そしてテーブルの上には初対面の人が二人いた。
「こんにちは。初めまして、武村朱里と言います」
そう軽く挨拶をする。
「こんにちは私は理恵子の妹の武美だよ」
「俺は兄の周作だ」
「私は母の明子よ」
そう、三人とも挨拶をする。どうやら今日は父親はいないようだ。
「てか、お姉ちゃんが友達連れてくるとは驚きだよ。お姉ちゃんって、友達作る気がないんだと思ってた」
「思ってたって、私だって、作ろうと思ったら作れるんだから」
「へえ、先に話しかけたのはどっちなんだ?」
「私よ」
「朱里ちゃん、それは本当なの?」
「本当よ。初対面の私に話しかけてきたの」
「お姉ちゃんやるう!」
そう言って武美は手をグットの形にして、見せてきた。
「私をなめないでよね」
と、理恵子は言っているが、その顔は明らかに嬉しそうだった。ツンデレか。
「さあ、冷めちゃうわよ」
その会話を止めるように、理恵子のお母さん、明子さんが言った。
そして俺たちは「いただきまーす」と全員で言って、食べ始める。
「お母さんのご飯おいしいから」
「それは楽しみね」
と、ハンバーグを口にくわえる。うん! 美味しい。肉汁があふれて、ご飯が進む。
「良かったわ」
それを聞いて、明子さんもご満悦だ。
そしてしばらくご飯を楽しんでいると、
「ただいまー!」
父親が帰ってきたようだ。
「ん、 君が噂の朱里ちゃんか。いらっしゃい」
「お邪魔してます」
頭を軽く下げる。
「かわいいじゃないか」
「お父さん、セクハラじゃない?」
「うん。セクハラだと思う」
別に俺は男だから何も嫌な気にはならないが、理恵子に乗っかろう。
「それはすまんかった」
「パパってそう言うところあるよね」
「うっ、もうこれ以上言わないでくれ」
まいっている様子だ。しかし、中々仲のよさそうな雰囲気の家だ。
だが、不安は消えないな。質問攻めにあった時に偽エピソードをそうやすやすとは用意できないぞ。まるで犯罪者のような心境だ。
そしてご飯が終わった後、
「ねえ、」
やはり武美が話しかけてきた。おそらく俺の詳細情報を聞くためとか、理恵子のことを聞くためとかだろう。
「朱里ちゃんはお姉ちゃんのことどう思ってるの?」
「私はね、理恵子のことを感情が豊かだと思ってるわ。もちろんいい意味でね。笑ったり怒ったり悲しだりしてて人生満喫してると思う。まだ出会って4日しか経ってないけど、今は、理恵子が話しかけてくれてよかったと思ってる」
「なるほどー、良かったねお姉ちゃん」
「うん」
そう言って理恵子は笑う。
「今度は俺が質問していいか?」
そう、兄の周作さんが言った。
「今度は朱里さん自身の話を聞きたい。あの理恵子の初めての友達だからな」
「初めてって言わないでよ!」
「事実だろ」
「むう」
「どんな話がいいですか?」
内容によっては死ぬ。何か楽な話にしてくれ。
「朱里さんはの趣味と書かな」
「趣味ですか。私の趣味は、そうですね……まず最初に言えることはファッションだと思ってるわ。幼少のころから自分のファッションセンスを鍛えたりとか、よさそうな服を買ったりしていたのだから」
事実、俺の女装趣味は四年生のころから始まった。その頃からかわいい服とかに興味を持ち始めていた俺は、親には内緒で可愛い服を買い集めて自分磨きをしていた。その女姿の自分を。
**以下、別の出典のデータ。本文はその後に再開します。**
// Cordic
module Cordic(clk,rst,phase_step,xin,yin,xout,yout);
parameter IN_WIDTH	= 16; 
parameter EXTRA_BITS	= 6; 
localparam WI			= IN_WIDTH;
localparam WXY			= IN_WIDTH+EXTRA_BITS; 
localparam STG			= WXY; 
input clk;
input rst; 
input signed  [31:0]    phase_step; 
input signed  [WI-1:0]  xin,yin;
output signed [WXY-1:0] xout,yout;
wire signed [31:0] atan_table [0:31];
                 assign atan_table[00] = 32'b0010_0000_0000_0000_0000_0000_0000_0000;
						assign atan_table[01] = 32'b0001_0010_1110_0100_0000_0101_0001_1110;
						assign atan_table[02] = 32'b0000_1001_1111_1011_0011_1000_0101_1011;
						assign atan_table[03] = 32'b0000_0101_0001_0001_0001_0001_1101_0100;
						assign atan_table[04] = 32'b0000_0010_1000_1011_0000_1101_0100_0011;
						assign atan_table[05] = 32'b0000_0001_0100_0101_1101_0111_1110_0001;
						assign atan_table[06] = 32'b0000_0000_1010_0010_1111_0110_0001_1110;
						assign atan_table[07] = 32'b0000_0000_0101_0001_0111_1100_0101_0101;
						assign atan_table[08] = 32'b0000_0000_0010_1000_1011_1110_0101_0011;
						assign atan_table[09] = 32'b0000_0000_0001_0100_0101_1111_0010_1111;
						assign atan_table[10] = 32'b0000_0000_0000_1010_0010_1111_1001_1000;
						assign atan_table[11] = 32'b0000_0000_0000_0101_0001_0111_1100_1100;
						assign atan_table[12] = 32'b0000_0000_0000_0010_1000_1011_1110_0110;
  ...
For scale: ~13,000 cells after synthesis, ~1,600 flip-flops, about 110 I/O pins, ~0.11 mm^2 of cells after synthesis.
clock: 7.64 ns
lec_check: 0
cap_margin: 5
cell_pad_in_sites_detail_placement: 0
core_margin: 2
core_utilization: 40
cts_cluster_diameter: 51
cts_cluster_size: 18
gpl_timing_driven: 0
hold_slack_margin: 0.28
min_routing_layer: met1
place_density_lb_addon: 0.27
setup_slack_margin: -0.23
slew_margin: 15
tns_end_percent: 55
run.sh (not shown) runs the stock make flow with config.mk's settings and CLKGATE_MAP_FILE=.
Then changed:
CAP_MARGIN = 20   (was 5)
CELL_PAD_IN_SITES_DETAIL_PLACEMENT = not set   (was 0)
CTS_CLUSTER_DIAMETER = not set   (was 51)
CTS_CLUSTER_SIZE = not set   (was 18)
GPL_TIMING_DRIVEN = not set   (was 0)
HOLD_SLACK_MARGIN = not set   (was 0.28)
MIN_ROUTING_LAYER = not set   (was met1)
PLACE_DENSITY_LB_ADDON = not set   (was 0.27)
SETUP_SLACK_MARGIN = not set   (was -0.23)
SLEW_MARGIN = 20   (was 15)
TNS_END_PERCENT = not set   (was 55)
clock period = 4.28 ns   (was 7.64 ns; I/O delays follow)
What happened: The changed run ran to the end with no violations. Routed wire length stays flat. Cell area stays flat. Final cell count came out lower slightly.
そのため家には小学四年生から高一までの服がたくさんある。男子の服よりもはるかに。
「逆に言えばそれ以外の趣味はあまりありません」
強いて言うなら歌う事だが、それは今の俺にとって禁止ワードだ。何しろ、カラオケを断っている訳なんだから。
「そうか。暇な時間とかは? ファッションって言ったって、そこまで時間はつぶせないだろ」
「暇な時間ですか……私は、勉強とかくらいですね」
本当にゲームか勉強家くらいしか家出はしていない。
「あとは、外に出かけて読書とかでしょうか」
そこまで読むわけではないから、スマホをいじることの方が多いけど。
「朱里ちゃん、この前もカフェの時本持ってきてたもんね」
「うん。まあ、ほとんど読まなかったけどね」
「私が話しかけたから?」
「部分的に正解。理恵子と話すのが本を読むより楽しかったから」
「うれしい。そう言ってもらって。私……いや、何でもない」
やっぱり理恵子は若干だが、自己肯定感が低い。友達がいなかったからなのだろうか、私は本心で楽しいのに。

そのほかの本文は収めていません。